The interpretation of the results by the project’s principal investigator has generated much discussion and controversy in the children’s mental health field, both in support of and questioning the study’s conclusions (Friedman & Burns, 1996; Behar, 1997; Feldman, 1997; Hoagwood, 1997; Lourie, 1997; Pires, 1997; Saxe & Cross, 1997; Sechrest & Walsh, 1997; Weisz et al., 1997). Most of the controversy surrounds study interpretation, implementation, methodology, and the interpretation of the cost data (Behar, 1997; Feldman, 1997; Heflinger & Northrup, 1997; Langmeyer, 1997). Furthermore, it has been pointed out that Fort Bragg was not a multiagency community-based system of care (Friedman & Burns, 1996), a point that has been acknowledged by the principal investigator of the study (Bickman, 1996b). Overall, despite the controversy surrounding it, the Fort Bragg evaluation has challenged the notion that changes at the system level have consequences at the practice level and, ultimately, improve outcomes for children and families. The results have stimulated an increased focus on practice-level issues.

The Stark County Study
The shift in focus to the practice level is being reinforced by results from another study by Bickman and colleagues (1997, 1999) of children with emotional disturbances who were served in Stark County, Ohio. In this study, participating children were served within the public mental health system by a multiagency system of care; this was in contrast to the Fort Bragg sample of military dependents seen in a mental health-funded and -operated continuum of care. Children and families who consented to participate in the study were randomly assigned to one of two groups. The first group was immediately eligible to receive services within the existing community-based system of care in Stark County. Families in the second group were required to seek services on their own rather than to receive them within the system of care. The major differences in services provided were that significantly more children and families in the system of care group received case management and home visits than those in the comparison group. Findings indicate no differences in clinical or functional status 12 months after intake. These results are similar to those of the Fort Bragg study and suggest that attention should be paid to the effectiveness of services delivered within systems of care rather than only to the organization of these systems.

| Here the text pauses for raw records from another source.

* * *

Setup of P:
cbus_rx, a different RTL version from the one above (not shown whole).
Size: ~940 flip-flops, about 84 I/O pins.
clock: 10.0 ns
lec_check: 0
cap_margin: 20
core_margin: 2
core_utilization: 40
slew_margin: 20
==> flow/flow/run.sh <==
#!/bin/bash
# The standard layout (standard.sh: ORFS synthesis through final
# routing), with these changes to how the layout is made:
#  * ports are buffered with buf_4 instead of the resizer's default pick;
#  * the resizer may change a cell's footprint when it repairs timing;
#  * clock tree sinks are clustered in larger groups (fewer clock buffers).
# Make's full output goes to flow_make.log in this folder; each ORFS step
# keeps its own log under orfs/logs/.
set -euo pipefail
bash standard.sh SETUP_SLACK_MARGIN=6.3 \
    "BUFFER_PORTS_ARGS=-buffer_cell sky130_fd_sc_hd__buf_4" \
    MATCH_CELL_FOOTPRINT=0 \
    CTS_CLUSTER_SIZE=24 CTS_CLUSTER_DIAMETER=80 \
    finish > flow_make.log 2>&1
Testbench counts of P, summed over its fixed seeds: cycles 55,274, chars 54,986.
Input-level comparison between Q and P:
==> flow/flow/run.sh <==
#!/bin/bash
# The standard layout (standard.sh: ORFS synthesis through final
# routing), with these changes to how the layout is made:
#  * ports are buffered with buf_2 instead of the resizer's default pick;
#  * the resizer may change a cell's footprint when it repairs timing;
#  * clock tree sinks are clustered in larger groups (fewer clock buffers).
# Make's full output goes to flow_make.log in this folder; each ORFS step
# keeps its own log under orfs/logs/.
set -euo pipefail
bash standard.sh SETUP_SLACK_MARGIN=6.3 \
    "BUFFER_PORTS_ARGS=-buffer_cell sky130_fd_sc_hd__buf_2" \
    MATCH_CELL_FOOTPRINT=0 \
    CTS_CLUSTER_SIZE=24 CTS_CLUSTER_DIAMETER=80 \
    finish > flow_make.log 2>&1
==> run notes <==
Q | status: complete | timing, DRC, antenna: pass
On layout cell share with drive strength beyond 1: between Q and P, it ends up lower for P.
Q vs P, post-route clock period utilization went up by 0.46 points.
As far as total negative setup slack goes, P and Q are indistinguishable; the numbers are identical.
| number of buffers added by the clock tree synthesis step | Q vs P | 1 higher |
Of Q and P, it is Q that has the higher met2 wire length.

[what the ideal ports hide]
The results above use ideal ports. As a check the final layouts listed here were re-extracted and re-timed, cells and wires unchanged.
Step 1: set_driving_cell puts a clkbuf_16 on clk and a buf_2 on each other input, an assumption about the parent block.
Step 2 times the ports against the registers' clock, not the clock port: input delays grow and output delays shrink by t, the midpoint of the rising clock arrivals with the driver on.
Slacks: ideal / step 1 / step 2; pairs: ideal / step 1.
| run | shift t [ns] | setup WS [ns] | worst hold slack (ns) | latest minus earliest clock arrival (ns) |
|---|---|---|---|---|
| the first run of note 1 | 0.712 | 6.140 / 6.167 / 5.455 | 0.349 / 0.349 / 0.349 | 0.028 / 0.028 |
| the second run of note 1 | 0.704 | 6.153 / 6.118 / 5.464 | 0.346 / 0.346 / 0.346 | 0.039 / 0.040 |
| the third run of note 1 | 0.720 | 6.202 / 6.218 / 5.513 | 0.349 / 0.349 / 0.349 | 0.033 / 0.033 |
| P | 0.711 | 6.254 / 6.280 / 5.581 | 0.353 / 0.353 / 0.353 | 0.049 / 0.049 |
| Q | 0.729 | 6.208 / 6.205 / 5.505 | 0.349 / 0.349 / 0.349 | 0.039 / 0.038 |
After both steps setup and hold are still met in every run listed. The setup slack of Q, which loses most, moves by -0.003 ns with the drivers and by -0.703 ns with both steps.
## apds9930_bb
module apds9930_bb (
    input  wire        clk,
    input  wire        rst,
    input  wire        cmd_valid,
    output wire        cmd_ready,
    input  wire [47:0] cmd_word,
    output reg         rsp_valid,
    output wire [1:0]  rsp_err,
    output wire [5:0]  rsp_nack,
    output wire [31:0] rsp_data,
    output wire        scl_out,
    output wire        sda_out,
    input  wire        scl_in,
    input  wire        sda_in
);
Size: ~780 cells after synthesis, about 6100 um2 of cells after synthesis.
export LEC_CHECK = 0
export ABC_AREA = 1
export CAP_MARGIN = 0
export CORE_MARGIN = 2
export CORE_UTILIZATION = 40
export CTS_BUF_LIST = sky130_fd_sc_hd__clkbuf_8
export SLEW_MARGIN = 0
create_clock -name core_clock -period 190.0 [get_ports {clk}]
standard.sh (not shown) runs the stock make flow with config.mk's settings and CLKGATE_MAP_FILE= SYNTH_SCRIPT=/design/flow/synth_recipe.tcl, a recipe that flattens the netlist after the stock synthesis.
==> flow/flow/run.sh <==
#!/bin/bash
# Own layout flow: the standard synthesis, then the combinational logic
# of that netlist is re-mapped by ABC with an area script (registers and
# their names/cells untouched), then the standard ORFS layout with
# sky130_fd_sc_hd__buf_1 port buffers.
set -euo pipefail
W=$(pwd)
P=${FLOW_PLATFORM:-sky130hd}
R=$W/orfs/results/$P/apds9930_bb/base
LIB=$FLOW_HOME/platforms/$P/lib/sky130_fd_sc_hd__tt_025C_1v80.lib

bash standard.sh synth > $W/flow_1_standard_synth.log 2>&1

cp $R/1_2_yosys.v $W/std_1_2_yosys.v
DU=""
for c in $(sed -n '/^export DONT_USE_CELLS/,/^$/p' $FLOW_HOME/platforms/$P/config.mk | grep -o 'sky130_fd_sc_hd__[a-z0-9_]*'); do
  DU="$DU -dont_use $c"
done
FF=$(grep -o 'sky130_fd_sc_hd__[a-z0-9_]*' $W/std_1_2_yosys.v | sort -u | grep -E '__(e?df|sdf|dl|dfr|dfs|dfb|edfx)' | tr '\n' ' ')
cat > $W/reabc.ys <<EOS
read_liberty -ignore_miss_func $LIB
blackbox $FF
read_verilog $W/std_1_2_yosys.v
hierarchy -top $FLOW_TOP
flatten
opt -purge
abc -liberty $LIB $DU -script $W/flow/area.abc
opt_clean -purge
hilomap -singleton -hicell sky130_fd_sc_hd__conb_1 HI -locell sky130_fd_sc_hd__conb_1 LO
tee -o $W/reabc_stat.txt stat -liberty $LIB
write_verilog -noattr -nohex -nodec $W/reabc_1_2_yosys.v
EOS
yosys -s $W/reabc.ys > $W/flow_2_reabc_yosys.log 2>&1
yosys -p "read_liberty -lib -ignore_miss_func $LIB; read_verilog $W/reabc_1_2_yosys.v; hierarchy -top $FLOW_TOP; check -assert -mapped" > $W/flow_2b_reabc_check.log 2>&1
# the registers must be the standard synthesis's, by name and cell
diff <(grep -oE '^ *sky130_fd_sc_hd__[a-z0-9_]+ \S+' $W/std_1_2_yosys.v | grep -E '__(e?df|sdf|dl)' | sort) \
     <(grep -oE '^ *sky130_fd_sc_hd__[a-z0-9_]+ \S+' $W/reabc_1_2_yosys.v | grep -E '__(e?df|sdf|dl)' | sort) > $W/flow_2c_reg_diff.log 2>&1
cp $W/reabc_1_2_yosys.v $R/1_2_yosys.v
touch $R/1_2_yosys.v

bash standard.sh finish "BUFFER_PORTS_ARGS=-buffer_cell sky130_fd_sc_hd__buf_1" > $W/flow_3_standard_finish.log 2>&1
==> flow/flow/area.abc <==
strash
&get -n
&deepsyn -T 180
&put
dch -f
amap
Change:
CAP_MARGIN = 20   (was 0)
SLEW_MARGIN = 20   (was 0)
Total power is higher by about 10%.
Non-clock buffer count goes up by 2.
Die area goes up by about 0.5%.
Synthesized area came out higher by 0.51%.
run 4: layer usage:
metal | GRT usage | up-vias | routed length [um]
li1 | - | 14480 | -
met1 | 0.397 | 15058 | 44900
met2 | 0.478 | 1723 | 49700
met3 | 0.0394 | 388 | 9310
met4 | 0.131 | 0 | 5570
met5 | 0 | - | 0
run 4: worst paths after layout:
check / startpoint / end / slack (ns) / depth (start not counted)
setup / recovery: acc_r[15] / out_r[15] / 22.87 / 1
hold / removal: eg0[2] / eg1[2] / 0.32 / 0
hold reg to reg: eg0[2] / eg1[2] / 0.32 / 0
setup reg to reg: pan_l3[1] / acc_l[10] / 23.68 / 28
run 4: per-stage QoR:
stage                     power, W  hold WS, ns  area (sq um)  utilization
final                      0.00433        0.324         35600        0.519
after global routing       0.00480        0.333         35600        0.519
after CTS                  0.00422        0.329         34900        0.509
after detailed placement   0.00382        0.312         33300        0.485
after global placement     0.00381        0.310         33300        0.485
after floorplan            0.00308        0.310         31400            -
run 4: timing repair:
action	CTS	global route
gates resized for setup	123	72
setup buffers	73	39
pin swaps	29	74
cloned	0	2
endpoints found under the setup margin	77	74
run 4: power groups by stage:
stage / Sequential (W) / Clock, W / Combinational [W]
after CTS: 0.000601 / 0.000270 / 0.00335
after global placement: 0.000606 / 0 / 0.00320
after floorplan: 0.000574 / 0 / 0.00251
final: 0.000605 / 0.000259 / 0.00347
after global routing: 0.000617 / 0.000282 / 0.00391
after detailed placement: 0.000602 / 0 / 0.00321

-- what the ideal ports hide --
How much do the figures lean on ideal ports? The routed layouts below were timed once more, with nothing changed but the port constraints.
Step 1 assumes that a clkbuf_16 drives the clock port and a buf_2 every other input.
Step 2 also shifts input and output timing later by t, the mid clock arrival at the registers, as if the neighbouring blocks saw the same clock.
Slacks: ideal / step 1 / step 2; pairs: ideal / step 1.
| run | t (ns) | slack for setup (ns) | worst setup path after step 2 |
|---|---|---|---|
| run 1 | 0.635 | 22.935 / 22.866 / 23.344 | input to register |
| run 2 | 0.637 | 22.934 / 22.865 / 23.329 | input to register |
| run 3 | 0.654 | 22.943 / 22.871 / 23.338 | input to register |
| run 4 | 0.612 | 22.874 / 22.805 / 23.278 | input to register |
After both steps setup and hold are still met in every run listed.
Source: an optimization exercise on an open RTL-to-GDS flow (aim: a short achievable clock period). Production flows keep margins and buffers that such runs may drop.
In this exercise RTL edits were held to simulation tests only and were not proved equivalent to the original.
Power is estimated from default activity; no workload was simulated.

==> flow/design.v (outline; a module is shown in full before it is edited, if it fits) <==
// module crcfr: 465 lines
// module crcfr_busdec: 51 lines
// module crcfr_rmux: 357 lines
// module crcfr_o22ai: 3 lines
// module crcfr_o21ai: 3 lines
// module crcfr_nor2: 3 lines
// module crcfr_nand2: 3 lines
// module crcfr_orn2: 3 lines
// module crcfr_inv: 3 lines
// module crcfr_nandn: 3 lines
// module crcfr_mux2i: 3 lines
// module crcfr_xnor2: 3 lines
// module crcfr_rdec: 9 lines
// module crcfr_inv4: 3 lines
module crcfr (
    input  wire        clk,
    input  wire        rst_n,     
    input  wire        sel,       
    input  wire        we,        
    input  wire [1:0]  size,      
    input  wire [5:0]  addr,      
    input  wire [31:0] wdata,
    output reg  [31:0] rdata,
    output wire        buserr,
    output wire        irq
);
  // ...
==> flow/flow/run.sh <==
#!/bin/bash
# Layout: the standard ORFS flow (standard.sh, standard synthesis included),
# with three changes to how the layout is optimised:
#  - the port buffers are inserted as buf_4 cells,
#  - gate sizing may pick cells of any footprint (MATCH_CELL_FOOTPRINT=0),
#  - timing repair aims for 6 ns of setup slack instead of 5.
# make's full output goes to make_finish.log here; ORFS's per-step logs are
# under orfs/logs/.
set -euo pipefail
echo "export BUFFER_PORTS_ARGS = -buffer_cell sky130_fd_sc_hd__buf_4" >> config.mk
bash standard.sh MATCH_CELL_FOOTPRINT=0 SETUP_SLACK_MARGIN=6 finish > make_finish.log 2>&1
==> flow/standard.sh <==
#!/bin/bash
# synth_recipe.tcl (not shown) runs the flow's synth.tcl, then flattens the netlist and writes it again
# the make line also repeats each setting of config.mk as NAME=value (left out here)
make -C /OpenROAD-flow-scripts/flow DESIGN_CONFIG=/design/flow/config.mk WORK_HOME=/design/flow/orfs CLKGATE_MAP_FILE= SYNTH_SCRIPT=/design/flow/synth_recipe.tcl "${@:-finish}"
==> flow/config.mk <==
export PLATFORM = sky130hd
export DESIGN_NAME = crcfr
export DESIGN_NICKNAME = crcfr
export VERILOG_FILES = /design/flow/design.v
export SDC_FILE = /design/flow/constraint.sdc
export NUM_CORES = 4
export LEC_CHECK = 0
export CAP_MARGIN = 20
export CORE_MARGIN = 2
export CORE_UTILIZATION = 40
export SLEW_MARGIN = 20
export SYNTH_HIERARCHICAL = 1
export BUFFER_PORTS_ARGS = -buffer_cell sky130_fd_sc_hd__buf_4
==> flow/constraint.sdc <==
create_clock -name core_clock -period 10.0 [get_ports {clk}]
set_input_delay 2.0000 -clock core_clock [delete_from_list [all_inputs] [get_ports {clk}]]
set_output_delay 2.0000 -clock core_clock [all_outputs]
set_load 0.01 [all_outputs]
==> run summary, run 1 <==
- Status: timing/DRC/antenna clean
- Initial antenna violation count: 6
- Seq. cell area: 0.00607 mm²
- Final Critical Period: 5.29 ns
- Clk pwr: 1470 µW
- Least-Margin Pin Slew: 1.23 ns
- Commonest non-fill, non-tap cell in the layout: dfxtp_1
- GRT Residual Overflow: 0
- Reg2Reg Depth: 14
- Net Count, Synth: 3006
- CP max stage cell: mux2i_4
- P_seq: 1210 µW
- Clk sinks: 303
- ClkCell Share: 3.92%
- Buffer share of cell area: 13.8%
- R2r setup slk: 5.58 ns
- Post-CTS setup buffer count: 86
- Max-Slew Margin vs Limit: 17.1%
- CP max stage delay: 0.50 ns
- Rows: 86
- CTS Root Cell: clkbuf_16
- Total global-route track usage: 42.4%
- Seq pwr share: 38.6%
- Vias: 27400
- Fraction of area in registers: 18.7%
- Fraction of area in multi-input gates: 58.6%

Summary: Effectiveness of Systems of Care

Collectively, the results of the evaluations of systems of care suggest that they are effective in achieving important system improvements, such as reducing use of residential placements, and out-of-state placements, and in achieving improvements in functional behavior. There also are indications that parents are more satisfied in systems of care than in more traditional service delivery systems. The effect of systems of care on cost is not yet clear, however. Nor has it yet been demonstrated that services delivered within a system of care will result in better clinical outcomes than services delivered within more traditional systems. There is clearly a need for more attention to be paid to the relationship between changes at the system level and changes at the practice level.